■ Provided entries:
$ cat config.mk
export PLATFORM = sky130hd
export DESIGN_NAME = params_mem_arbiter_flat
export DESIGN_NICKNAME = d
export VERILOG_FILES = /design/src/rtl/params_mem_arbiter_pkg.sv /design/src/rtl/params_mem_arbiter_if.sv /design/src/rtl/params_mem_arbiter_rr_arbiter.sv /design/src/rtl/params_mem_arbiter.sv /design/src/flat_wrapper.sv
export SDC_FILE = /design/constraint.sdc
export NUM_CORES = 1
export LEC_CHECK = 0
export CORE_MARGIN = 4
export CORE_UTILIZATION = 43
export DETAILED_ROUTE_END_ITERATION = 10
export GPL_TIMING_DRIVEN = 0
export HOLD_SLACK_MARGIN = 0.03
export PLACE_DENSITY = 0.95
export SKIP_CTS_REPAIR_TIMING = 1
export SLEW_MARGIN = 20
export SYNTH_ARGS = -nofsm -noshare
export SYNTH_HDL_FRONTEND = slang
export SYNTH_HIERARCHICAL = 1
export SYNTH_SLANG_ARGS = --single-unit
$ cat constraint.sdc
create_clock -name clk -period 3.7 [get_ports clk]
set_clock_uncertainty 0.15 [all_clocks]
set_input_delay 0.555 -clock clk [delete_from_list [all_inputs] [get_ports clk]]
set_output_delay 0.555 -clock clk [all_outputs]
set_load 0.005 [all_outputs]
$ cat src/rtl/params_mem_arbiter_pkg.sv
// Shared types for the parameter-memory arbiter.
// Memory geometry, burst length and FSM state encodings.
package params_mem_arbiter_pkg;
   localparam int CIM_PARAMS_NUM_WORD = 2048;
   localparam int CIM_PARAMS_BANK_SIZE_NUM_WORD = 1024;
   localparam int PARAM_ADDR_W = $clog2(CIM_PARAMS_NUM_WORD);
   localparam int PARAM_W = 16;
   localparam int PARAM_LEN_W = 10;

   typedef logic [PARAM_ADDR_W-1:0] ParamAddr_t;
   typedef logic [PARAM_W-1:0]      Param_t;
   typedef logic [PARAM_LEN_W-1:0]  ParamBurstLen_t;

   typedef enum logic {
      IDLE  = 1'b0,
      BURST = 1'b1
   } ParamArbState_t;

   function automatic int idx_w(input int n);
      return (n > 1) ? $clog2(n) : 1;
   endfunction
endpackage
--- config.mk ---
export PLATFORM = sky130hd
export DESIGN_NAME = bus_endpoint
export DESIGN_NICKNAME = d
export VERILOG_FILES = /design/src/rtl/bus_endpoint.sv
export SDC_FILE = /design/constraint.sdc
export NUM_CORES = 1
export LEC_CHECK = 0
export ABC_AREA = 1
export CAP_MARGIN = 20
export CORE_MARGIN = 4
export CORE_UTILIZATION = 39
export DETAILED_ROUTE_END_ITERATION = 7
export PLACE_DENSITY = 0.62
export SLEW_MARGIN = 30
export SYNTH_ARGS = -nofsm -noshare
export SYNTH_HDL_FRONTEND = slang
export SYNTH_SLANG_ARGS = --single-unit
export TNS_END_PERCENT = 30
--- constraint.sdc ---
create_clock -name clk -period 3.6 [get_ports clk]
set_input_delay 0.36 -clock clk [delete_from_list [all_inputs] [get_ports clk]]
set_output_delay 0.36 -clock clk [all_outputs]
set_load 0.01 [all_outputs]
### src/rtl/fifo_rd_packer.sv
// Pops bytes from a FIFO read port and packs LANES of them, little-endian, into one
// output word with a valid/ready handshake; a flush emits a partially filled word.
module fifo_rd_packer #(
  parameter int DATAWIDTH = 8,
  parameter int LANES     = 4
) (
  input  logic                           rd_clk,
  input  logic                           rd_rst,
  input  logic                           fifo_empty,
  output logic                           rd_en,
  input  logic [DATAWIDTH-1:0]           rd_data,
  input  logic                           flush,
  output logic [DATAWIDTH*LANES-1:0]     out_word,
  output logic [LANES-1:0]               out_keep,
  output logic                           out_last,
  output logic                           out_valid,
  input  logic                           out_ready
);

  localparam int CNT_W = $clog2(LANES + 1);
  localparam logic [CNT_W-1:0] FULL = CNT_W'(LANES);

  logic [DATAWIDTH*LANES-1:0] acc;
  logic [CNT_W-1:0]           acc_cnt;
  logic                       pending;
  logic                       flush_req;

  logic [CNT_W-1:0]           fill;
  logic                       out_free;
  logic                       svc_flush;
  logic                       load_full;
  logic                       emit;

  function automatic logic [LANES-1:0] lane_mask(input logic [CNT_W-1:0] cnt);
    logic [LANES-1:0] m;
    m = '0;
    for (int i = 0; i < LANES; i++)
      if (CNT_W'(i) < cnt) m[i] = 1'b1;
    return m;
  endfunction

  // Lanes already filled plus the one still in flight bound how far we may pop ahead.
  always_comb begin
    fill      = acc_cnt + {{(CNT_W-1){1'b0}}, pending};
    out_free  = !out_valid || out_ready;
    rd_en     = !fifo_empty && !flush_req && (fill < FULL) && !rd_rst;
    svc_flush = flush_req && !pending && out_free;
    load_full = (acc_cnt == FULL) && out_free && !svc_flush;
    emit      = load_full || (svc_flush && (acc_cnt != '0));
  end

  always_ff @(posedge rd_clk or posedge rd_rst) begin
    if (rd_rst) begin
      acc       <= '0;
      acc_cnt   <= '0;
      pending   <= 1'b0;
      flush_req <= 1'b0;
      out_word  <= '0;
      out_keep  <= '0;
      out_last  <= 1'b0;
      out_valid <= 1'b0;
    end else begin
      pending <= rd_en;

      if (emit) begin
        out_word  <= acc;
        out_keep  <= lane_mask(acc_cnt);
        out_last  <= svc_flush;
        out_valid <= 1'b1;
      end else if (out_ready) begin
        out_valid <= 1'b0;
      end

      // A full or flushed accumulator never has a byte in flight, so clear and write are exclusive.
      if (svc_flush || load_full) begin
        acc     <= '0;
        acc_cnt <= '0;
      end else if (pending) begin
        for (int i = 0; i < LANES; i++)
          if (acc_cnt == CNT_W'(i)) acc[i*DATAWIDTH +: DATAWIDTH] <= rd_data;
        acc_cnt <= acc_cnt + CNT_W'(1);
      end

      if (svc_flush)  flush_req <= 1'b0;
      else if (flush) flush_req <= 1'b1;
    end
  end

endmodule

■ What this task involves:
Would you retype the full listing without altering a single word?

■ Answer to this task:
$ cat config.mk
export PLATFORM = sky130hd
export DESIGN_NAME = params_mem_arbiter_flat
export DESIGN_NICKNAME = d
export VERILOG_FILES = /design/src/rtl/params_mem_arbiter_pkg.sv /design/src/rtl/params_mem_arbiter_if.sv /design/src/rtl/params_mem_arbiter_rr_arbiter.sv /design/src/rtl/params_mem_arbiter.sv /design/src/flat_wrapper.sv
export SDC_FILE = /design/constraint.sdc
export NUM_CORES = 1
export LEC_CHECK = 0
export CORE_MARGIN = 4
export CORE_UTILIZATION = 43
export DETAILED_ROUTE_END_ITERATION = 10
export GPL_TIMING_DRIVEN = 0
export HOLD_SLACK_MARGIN = 0.03
export PLACE_DENSITY = 0.95
export SKIP_CTS_REPAIR_TIMING = 1
export SLEW_MARGIN = 20
export SYNTH_ARGS = -nofsm -noshare
export SYNTH_HDL_FRONTEND = slang
export SYNTH_HIERARCHICAL = 1
export SYNTH_SLANG_ARGS = --single-unit
$ cat constraint.sdc
create_clock -name clk -period 3.7 [get_ports clk]
set_clock_uncertainty 0.15 [all_clocks]
set_input_delay 0.555 -clock clk [delete_from_list [all_inputs] [get_ports clk]]
set_output_delay 0.555 -clock clk [all_outputs]
set_load 0.005 [all_outputs]
$ cat src/rtl/params_mem_arbiter_pkg.sv
// Shared types for the parameter-memory arbiter.
// Memory geometry, burst length and FSM state encodings.
package params_mem_arbiter_pkg;
   localparam int CIM_PARAMS_NUM_WORD = 2048;
   localparam int CIM_PARAMS_BANK_SIZE_NUM_WORD = 1024;
   localparam int PARAM_ADDR_W = $clog2(CIM_PARAMS_NUM_WORD);
   localparam int PARAM_W = 16;
   localparam int PARAM_LEN_W = 10;

   typedef logic [PARAM_ADDR_W-1:0] ParamAddr_t;
   typedef logic [PARAM_W-1:0]      Param_t;
   typedef logic [PARAM_LEN_W-1:0]  ParamBurstLen_t;

   typedef enum logic {
      IDLE  = 1'b0,
      BURST = 1'b1
   } ParamArbState_t;

   function automatic int idx_w(input int n);
      return (n > 1) ? $clog2(n) : 1;
   endfunction
endpackage
--- config.mk ---
export PLATFORM = sky130hd
export DESIGN_NAME = bus_endpoint
export DESIGN_NICKNAME = d
export VERILOG_FILES = /design/src/rtl/bus_endpoint.sv
export SDC_FILE = /design/constraint.sdc
export NUM_CORES = 1
export LEC_CHECK = 0
export ABC_AREA = 1
export CAP_MARGIN = 20
export CORE_MARGIN = 4
export CORE_UTILIZATION = 39
export DETAILED_ROUTE_END_ITERATION = 7
export PLACE_DENSITY = 0.62
export SLEW_MARGIN = 30
export SYNTH_ARGS = -nofsm -noshare
export SYNTH_HDL_FRONTEND = slang
export SYNTH_SLANG_ARGS = --single-unit
export TNS_END_PERCENT = 30
--- constraint.sdc ---
create_clock -name clk -period 3.6 [get_ports clk]
set_input_delay 0.36 -clock clk [delete_from_list [all_inputs] [get_ports clk]]
set_output_delay 0.36 -clock clk [all_outputs]
set_load 0.01 [all_outputs]
### src/rtl/fifo_rd_packer.sv
// Pops bytes from a FIFO read port and packs LANES of them, little-endian, into one
// output word with a valid/ready handshake; a flush emits a partially filled word.
module fifo_rd_packer #(
  parameter int DATAWIDTH = 8,
  parameter int LANES     = 4
) (
  input  logic                           rd_clk,
  input  logic                           rd_rst,
  input  logic                           fifo_empty,
  output logic                           rd_en,
  input  logic [DATAWIDTH-1:0]           rd_data,
  input  logic                           flush,
  output logic [DATAWIDTH*LANES-1:0]     out_word,
  output logic [LANES-1:0]               out_keep,
  output logic                           out_last,
  output logic                           out_valid,
  input  logic                           out_ready
);

  localparam int CNT_W = $clog2(LANES + 1);
  localparam logic [CNT_W-1:0] FULL = CNT_W'(LANES);

  logic [DATAWIDTH*LANES-1:0] acc;
  logic [CNT_W-1:0]           acc_cnt;
  logic                       pending;
  logic                       flush_req;

  logic [CNT_W-1:0]           fill;
  logic                       out_free;
  logic                       svc_flush;
  logic                       load_full;
  logic                       emit;

  function automatic logic [LANES-1:0] lane_mask(input logic [CNT_W-1:0] cnt);
    logic [LANES-1:0] m;
    m = '0;
    for (int i = 0; i < LANES; i++)
      if (CNT_W'(i) < cnt) m[i] = 1'b1;
    return m;
  endfunction

  // Lanes already filled plus the one still in flight bound how far we may pop ahead.
  always_comb begin
    fill      = acc_cnt + {{(CNT_W-1){1'b0}}, pending};
    out_free  = !out_valid || out_ready;
    rd_en     = !fifo_empty && !flush_req && (fill < FULL) && !rd_rst;
    svc_flush = flush_req && !pending && out_free;
    load_full = (acc_cnt == FULL) && out_free && !svc_flush;
    emit      = load_full || (svc_flush && (acc_cnt != '0));
  end

  always_ff @(posedge rd_clk or posedge rd_rst) begin
    if (rd_rst) begin
      acc       <= '0;
      acc_cnt   <= '0;
      pending   <= 1'b0;
      flush_req <= 1'b0;
      out_word  <= '0;
      out_keep  <= '0;
      out_last  <= 1'b0;
      out_valid <= 1'b0;
    end else begin
      pending <= rd_en;

      if (emit) begin
        out_word  <= acc;
        out_keep  <= lane_mask(acc_cnt);
        out_last  <= svc_flush;
        out_valid <= 1'b1;
      end else if (out_ready) begin
        out_valid <= 1'b0;
      end

      // A full or flushed accumulator never has a byte in flight, so clear and write are exclusive.
      if (svc_flush || load_full) begin
        acc     <= '0;
        acc_cnt <= '0;
      end else if (pending) begin
        for (int i = 0; i < LANES; i++)
          if (acc_cnt == CNT_W'(i)) acc[i*DATAWIDTH +: DATAWIDTH] <= rd_data;
        acc_cnt <= acc_cnt + CNT_W'(1);
      end

      if (svc_flush)  flush_req <= 1'b0;
      else if (flush) flush_req <= 1'b1;
    end
  end

endmodule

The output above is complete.